» **Task**
Print exactly the lines below between the line holding "comp_raw && comp_run_reg <" and the line holding "chk_restart_alert: assert property", inclusive, and nothing more.

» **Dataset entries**
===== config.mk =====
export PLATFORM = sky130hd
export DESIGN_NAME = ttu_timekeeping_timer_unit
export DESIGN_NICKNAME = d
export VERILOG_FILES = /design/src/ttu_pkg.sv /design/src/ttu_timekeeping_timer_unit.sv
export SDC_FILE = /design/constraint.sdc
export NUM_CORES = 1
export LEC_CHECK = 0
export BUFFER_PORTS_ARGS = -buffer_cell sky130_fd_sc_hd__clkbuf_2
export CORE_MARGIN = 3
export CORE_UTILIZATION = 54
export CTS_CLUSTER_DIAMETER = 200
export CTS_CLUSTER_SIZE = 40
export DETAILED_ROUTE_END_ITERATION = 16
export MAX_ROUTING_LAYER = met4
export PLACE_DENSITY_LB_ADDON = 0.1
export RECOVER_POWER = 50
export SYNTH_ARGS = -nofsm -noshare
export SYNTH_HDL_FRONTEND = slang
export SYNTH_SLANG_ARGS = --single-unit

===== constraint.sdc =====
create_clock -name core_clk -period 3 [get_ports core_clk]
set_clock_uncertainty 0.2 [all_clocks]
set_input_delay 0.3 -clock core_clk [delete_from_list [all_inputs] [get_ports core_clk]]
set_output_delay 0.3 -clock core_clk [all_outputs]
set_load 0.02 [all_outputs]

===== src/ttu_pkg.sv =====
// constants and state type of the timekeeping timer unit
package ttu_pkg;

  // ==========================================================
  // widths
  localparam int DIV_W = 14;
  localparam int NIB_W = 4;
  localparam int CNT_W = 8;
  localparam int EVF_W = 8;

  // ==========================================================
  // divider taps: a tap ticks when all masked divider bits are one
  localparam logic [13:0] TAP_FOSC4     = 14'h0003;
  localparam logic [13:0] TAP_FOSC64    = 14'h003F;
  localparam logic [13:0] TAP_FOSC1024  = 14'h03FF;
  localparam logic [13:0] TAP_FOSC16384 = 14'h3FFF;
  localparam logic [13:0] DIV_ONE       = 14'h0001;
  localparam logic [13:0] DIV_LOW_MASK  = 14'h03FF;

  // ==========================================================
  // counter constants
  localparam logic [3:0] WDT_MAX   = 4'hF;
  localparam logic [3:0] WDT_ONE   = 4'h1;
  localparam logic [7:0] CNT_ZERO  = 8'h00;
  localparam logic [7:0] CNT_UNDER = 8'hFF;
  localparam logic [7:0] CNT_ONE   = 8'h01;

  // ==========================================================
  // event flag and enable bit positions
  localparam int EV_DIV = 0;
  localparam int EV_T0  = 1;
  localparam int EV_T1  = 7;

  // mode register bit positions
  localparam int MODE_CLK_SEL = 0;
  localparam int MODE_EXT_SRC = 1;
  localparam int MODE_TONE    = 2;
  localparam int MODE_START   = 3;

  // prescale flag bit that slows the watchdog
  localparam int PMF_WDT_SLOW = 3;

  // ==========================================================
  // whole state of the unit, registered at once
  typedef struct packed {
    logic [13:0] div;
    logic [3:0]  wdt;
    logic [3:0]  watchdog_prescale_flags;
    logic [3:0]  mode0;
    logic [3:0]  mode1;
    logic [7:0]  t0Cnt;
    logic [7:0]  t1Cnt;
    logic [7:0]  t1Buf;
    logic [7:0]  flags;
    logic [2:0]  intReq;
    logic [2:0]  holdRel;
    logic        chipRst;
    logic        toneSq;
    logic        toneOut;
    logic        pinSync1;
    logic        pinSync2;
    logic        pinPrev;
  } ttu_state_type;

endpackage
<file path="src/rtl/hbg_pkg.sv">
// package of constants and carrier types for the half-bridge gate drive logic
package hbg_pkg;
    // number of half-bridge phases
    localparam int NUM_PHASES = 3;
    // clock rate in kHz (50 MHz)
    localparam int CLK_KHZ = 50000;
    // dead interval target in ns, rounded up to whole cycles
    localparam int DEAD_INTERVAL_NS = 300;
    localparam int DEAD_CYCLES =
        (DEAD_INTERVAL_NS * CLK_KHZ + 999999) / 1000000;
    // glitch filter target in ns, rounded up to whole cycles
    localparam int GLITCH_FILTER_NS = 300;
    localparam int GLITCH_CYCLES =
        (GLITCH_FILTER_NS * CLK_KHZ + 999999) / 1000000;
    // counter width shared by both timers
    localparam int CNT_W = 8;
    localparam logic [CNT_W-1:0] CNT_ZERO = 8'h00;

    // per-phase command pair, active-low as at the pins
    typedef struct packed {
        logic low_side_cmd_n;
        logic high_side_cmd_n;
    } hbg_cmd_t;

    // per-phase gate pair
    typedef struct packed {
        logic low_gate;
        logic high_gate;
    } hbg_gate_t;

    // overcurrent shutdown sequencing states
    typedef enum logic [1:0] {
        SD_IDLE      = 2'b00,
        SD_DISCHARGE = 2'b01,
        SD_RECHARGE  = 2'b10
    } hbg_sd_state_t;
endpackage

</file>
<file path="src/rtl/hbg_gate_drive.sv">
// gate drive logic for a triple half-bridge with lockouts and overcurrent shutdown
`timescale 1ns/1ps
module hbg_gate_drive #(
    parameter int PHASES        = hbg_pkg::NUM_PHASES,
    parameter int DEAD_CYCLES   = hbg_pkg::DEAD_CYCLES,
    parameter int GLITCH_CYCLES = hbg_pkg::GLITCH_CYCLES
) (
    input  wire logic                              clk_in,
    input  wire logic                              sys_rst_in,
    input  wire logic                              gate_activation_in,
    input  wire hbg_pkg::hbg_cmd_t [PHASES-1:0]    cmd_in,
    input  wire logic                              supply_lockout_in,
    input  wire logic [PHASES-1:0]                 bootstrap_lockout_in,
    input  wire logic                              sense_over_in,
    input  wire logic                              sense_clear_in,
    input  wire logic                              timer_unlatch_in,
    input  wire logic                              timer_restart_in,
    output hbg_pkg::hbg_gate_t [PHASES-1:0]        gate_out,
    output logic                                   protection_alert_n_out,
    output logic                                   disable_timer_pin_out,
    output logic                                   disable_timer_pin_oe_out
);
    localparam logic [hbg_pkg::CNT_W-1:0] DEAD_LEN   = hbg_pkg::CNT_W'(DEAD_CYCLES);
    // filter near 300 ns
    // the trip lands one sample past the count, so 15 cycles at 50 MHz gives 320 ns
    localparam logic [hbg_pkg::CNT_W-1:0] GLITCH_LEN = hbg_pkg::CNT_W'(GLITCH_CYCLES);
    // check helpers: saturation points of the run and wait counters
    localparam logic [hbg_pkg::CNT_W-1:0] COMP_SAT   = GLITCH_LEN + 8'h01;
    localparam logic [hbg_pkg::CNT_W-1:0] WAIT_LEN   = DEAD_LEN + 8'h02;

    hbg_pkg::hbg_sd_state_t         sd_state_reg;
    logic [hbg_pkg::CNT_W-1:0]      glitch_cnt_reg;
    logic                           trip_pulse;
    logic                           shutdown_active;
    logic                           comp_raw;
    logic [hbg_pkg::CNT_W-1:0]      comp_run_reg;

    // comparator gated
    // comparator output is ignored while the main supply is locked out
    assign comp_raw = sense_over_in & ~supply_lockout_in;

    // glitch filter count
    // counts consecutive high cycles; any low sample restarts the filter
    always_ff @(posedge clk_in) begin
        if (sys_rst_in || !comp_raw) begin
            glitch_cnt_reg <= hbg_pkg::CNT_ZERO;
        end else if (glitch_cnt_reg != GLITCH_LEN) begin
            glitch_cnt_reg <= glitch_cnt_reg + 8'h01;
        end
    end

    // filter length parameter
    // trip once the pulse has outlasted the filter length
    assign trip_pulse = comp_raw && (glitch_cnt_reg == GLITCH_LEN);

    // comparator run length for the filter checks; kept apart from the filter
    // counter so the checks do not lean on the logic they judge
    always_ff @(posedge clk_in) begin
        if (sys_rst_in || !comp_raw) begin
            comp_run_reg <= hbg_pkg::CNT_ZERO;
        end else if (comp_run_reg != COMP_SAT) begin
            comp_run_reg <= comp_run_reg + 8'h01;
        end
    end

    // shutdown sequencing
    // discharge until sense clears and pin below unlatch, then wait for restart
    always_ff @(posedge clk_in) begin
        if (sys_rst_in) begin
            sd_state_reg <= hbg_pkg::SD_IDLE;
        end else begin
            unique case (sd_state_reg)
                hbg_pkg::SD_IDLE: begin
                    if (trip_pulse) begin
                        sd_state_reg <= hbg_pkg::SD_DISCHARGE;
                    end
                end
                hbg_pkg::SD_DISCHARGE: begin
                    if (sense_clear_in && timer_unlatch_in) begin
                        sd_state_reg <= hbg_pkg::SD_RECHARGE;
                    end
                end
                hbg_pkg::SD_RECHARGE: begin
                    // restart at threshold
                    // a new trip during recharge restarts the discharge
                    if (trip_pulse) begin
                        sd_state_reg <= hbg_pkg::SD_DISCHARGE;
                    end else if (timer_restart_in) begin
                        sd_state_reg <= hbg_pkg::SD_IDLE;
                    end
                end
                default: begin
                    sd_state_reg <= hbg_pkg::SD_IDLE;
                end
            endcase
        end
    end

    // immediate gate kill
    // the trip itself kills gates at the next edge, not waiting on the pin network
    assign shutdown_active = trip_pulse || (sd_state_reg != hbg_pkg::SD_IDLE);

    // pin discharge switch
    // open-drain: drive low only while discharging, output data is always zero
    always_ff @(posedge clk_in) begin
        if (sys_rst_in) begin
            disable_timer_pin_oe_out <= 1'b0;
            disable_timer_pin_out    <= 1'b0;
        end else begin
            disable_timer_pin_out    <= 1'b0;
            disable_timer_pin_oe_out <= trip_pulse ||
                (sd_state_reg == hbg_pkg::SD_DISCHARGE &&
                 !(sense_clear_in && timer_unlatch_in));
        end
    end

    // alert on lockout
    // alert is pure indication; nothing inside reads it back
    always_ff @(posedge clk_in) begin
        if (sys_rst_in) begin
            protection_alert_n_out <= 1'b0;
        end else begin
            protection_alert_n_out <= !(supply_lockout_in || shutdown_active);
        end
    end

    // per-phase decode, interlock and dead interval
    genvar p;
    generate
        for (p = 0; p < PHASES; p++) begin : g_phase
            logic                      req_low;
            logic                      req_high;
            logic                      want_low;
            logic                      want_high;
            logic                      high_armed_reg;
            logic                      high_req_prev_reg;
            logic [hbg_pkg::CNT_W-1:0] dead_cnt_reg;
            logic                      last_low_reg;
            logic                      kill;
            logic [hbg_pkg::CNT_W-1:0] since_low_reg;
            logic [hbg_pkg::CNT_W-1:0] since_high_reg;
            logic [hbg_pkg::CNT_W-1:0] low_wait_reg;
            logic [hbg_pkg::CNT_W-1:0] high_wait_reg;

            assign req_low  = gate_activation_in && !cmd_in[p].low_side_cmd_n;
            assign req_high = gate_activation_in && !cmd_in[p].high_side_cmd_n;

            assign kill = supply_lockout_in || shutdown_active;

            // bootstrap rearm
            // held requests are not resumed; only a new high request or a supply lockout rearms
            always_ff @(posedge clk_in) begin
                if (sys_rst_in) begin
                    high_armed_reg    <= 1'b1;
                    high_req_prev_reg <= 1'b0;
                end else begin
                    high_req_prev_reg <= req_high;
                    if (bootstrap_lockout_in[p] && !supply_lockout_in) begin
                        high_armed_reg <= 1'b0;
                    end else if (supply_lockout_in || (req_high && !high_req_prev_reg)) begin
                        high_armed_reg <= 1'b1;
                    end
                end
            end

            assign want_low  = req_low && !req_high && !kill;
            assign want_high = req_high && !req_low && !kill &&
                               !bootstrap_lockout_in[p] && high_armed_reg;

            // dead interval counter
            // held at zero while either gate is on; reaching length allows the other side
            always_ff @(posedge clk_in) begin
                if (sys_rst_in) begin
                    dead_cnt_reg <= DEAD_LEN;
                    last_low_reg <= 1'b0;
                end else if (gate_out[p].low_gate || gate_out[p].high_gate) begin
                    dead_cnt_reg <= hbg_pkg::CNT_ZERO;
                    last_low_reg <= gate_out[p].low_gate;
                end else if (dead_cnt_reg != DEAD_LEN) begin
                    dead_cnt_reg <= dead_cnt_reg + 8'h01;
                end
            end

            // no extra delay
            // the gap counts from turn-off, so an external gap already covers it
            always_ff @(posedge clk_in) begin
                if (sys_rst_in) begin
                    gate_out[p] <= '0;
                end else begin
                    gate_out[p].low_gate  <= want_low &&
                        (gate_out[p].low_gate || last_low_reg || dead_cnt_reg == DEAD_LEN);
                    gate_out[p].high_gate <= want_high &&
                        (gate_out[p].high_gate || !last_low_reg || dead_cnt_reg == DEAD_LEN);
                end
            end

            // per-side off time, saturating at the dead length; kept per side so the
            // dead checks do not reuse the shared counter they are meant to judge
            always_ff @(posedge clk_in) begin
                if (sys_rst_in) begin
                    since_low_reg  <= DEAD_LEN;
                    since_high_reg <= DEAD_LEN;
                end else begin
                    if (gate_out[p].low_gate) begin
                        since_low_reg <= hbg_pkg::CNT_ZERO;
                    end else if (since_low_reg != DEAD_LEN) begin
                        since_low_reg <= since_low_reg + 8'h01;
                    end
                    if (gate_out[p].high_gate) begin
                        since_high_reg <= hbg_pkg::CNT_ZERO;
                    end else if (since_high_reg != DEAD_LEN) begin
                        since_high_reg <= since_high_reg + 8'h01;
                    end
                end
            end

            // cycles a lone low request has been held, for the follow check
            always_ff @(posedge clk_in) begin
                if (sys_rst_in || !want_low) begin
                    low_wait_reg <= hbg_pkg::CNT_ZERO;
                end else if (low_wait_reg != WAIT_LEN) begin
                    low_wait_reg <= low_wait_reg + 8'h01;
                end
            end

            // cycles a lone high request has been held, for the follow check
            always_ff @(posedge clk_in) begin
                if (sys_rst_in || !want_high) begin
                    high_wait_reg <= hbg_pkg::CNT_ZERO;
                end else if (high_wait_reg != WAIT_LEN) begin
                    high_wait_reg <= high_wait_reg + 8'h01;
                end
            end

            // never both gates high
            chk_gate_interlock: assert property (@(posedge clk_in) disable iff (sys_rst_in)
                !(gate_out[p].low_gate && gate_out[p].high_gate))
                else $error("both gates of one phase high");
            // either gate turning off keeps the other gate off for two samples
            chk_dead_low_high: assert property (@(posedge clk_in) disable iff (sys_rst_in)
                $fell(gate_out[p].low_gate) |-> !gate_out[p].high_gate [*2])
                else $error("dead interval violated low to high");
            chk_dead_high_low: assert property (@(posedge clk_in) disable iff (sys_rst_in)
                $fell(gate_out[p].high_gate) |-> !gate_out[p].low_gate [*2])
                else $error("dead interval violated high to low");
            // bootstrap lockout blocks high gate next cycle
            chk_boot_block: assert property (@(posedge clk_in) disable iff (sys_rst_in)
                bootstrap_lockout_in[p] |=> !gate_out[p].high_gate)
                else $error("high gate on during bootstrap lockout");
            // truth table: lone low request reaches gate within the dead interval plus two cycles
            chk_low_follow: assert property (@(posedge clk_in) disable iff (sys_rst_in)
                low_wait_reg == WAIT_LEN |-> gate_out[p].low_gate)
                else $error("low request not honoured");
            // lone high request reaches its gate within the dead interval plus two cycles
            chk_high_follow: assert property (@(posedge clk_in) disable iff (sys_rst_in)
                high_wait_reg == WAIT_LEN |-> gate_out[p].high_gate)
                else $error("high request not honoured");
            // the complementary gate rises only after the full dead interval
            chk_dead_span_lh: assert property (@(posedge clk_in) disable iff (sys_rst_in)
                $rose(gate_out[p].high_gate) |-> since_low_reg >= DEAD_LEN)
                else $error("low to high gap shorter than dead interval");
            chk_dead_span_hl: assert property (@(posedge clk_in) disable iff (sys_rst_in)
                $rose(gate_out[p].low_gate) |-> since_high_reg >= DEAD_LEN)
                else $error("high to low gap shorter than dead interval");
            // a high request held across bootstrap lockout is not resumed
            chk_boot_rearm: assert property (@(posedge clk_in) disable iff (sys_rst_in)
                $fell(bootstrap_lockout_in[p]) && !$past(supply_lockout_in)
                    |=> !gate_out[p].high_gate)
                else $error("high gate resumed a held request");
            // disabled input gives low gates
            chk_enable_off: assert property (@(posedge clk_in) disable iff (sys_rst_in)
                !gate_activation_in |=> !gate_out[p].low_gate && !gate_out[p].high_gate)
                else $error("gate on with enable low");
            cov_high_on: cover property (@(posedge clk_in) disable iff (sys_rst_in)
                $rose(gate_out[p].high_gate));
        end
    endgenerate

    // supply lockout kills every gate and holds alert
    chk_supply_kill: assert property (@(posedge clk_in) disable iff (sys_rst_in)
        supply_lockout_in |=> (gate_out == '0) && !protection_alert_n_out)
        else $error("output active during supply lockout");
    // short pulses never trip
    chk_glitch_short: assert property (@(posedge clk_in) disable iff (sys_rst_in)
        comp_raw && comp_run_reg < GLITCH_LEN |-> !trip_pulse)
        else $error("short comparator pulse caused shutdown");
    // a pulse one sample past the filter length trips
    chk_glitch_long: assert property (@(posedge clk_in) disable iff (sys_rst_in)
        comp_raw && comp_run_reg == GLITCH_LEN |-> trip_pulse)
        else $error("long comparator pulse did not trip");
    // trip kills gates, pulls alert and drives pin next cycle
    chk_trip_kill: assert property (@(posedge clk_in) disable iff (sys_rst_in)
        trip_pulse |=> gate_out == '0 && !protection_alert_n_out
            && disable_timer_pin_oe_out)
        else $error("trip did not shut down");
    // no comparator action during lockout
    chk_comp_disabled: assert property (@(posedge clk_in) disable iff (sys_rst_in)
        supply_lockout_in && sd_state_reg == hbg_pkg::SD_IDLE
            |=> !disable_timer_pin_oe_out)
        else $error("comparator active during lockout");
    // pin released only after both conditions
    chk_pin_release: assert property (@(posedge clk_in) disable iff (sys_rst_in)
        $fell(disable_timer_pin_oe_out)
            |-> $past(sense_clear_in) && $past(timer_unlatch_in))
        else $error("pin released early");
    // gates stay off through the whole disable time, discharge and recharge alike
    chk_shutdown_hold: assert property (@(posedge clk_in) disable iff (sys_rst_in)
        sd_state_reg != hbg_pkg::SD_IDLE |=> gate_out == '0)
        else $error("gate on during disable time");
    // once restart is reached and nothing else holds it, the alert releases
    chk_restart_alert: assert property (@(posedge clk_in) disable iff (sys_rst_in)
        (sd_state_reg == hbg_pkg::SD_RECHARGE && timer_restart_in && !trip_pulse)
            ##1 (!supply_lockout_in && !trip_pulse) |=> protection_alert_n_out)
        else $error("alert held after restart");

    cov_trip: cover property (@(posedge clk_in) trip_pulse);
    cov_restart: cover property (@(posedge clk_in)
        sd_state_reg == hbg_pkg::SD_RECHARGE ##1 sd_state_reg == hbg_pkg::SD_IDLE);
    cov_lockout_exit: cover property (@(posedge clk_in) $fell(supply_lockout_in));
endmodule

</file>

» **Answer to the exercise**
        comp_raw && comp_run_reg < GLITCH_LEN |-> !trip_pulse)
        else $error("short comparator pulse caused shutdown");
    // a pulse one sample past the filter length trips
    chk_glitch_long: assert property (@(posedge clk_in) disable iff (sys_rst_in)
        comp_raw && comp_run_reg == GLITCH_LEN |-> trip_pulse)
        else $error("long comparator pulse did not trip");
    // trip kills gates, pulls alert and drives pin next cycle
    chk_trip_kill: assert property (@(posedge clk_in) disable iff (sys_rst_in)
        trip_pulse |=> gate_out == '0 && !protection_alert_n_out
            && disable_timer_pin_oe_out)
        else $error("trip did not shut down");
    // no comparator action during lockout
    chk_comp_disabled: assert property (@(posedge clk_in) disable iff (sys_rst_in)
        supply_lockout_in && sd_state_reg == hbg_pkg::SD_IDLE
            |=> !disable_timer_pin_oe_out)
        else $error("comparator active during lockout");
    // pin released only after both conditions
    chk_pin_release: assert property (@(posedge clk_in) disable iff (sys_rst_in)
        $fell(disable_timer_pin_oe_out)
            |-> $past(sense_clear_in) && $past(timer_unlatch_in))
        else $error("pin released early");
    // gates stay off through the whole disable time, discharge and recharge alike
    chk_shutdown_hold: assert property (@(posedge clk_in) disable iff (sys_rst_in)
        sd_state_reg != hbg_pkg::SD_IDLE |=> gate_out == '0)
        else $error("gate on during disable time");
    // once restart is reached and nothing else holds it, the alert releases
    chk_restart_alert: assert property (@(posedge clk_in) disable iff (sys_rst_in)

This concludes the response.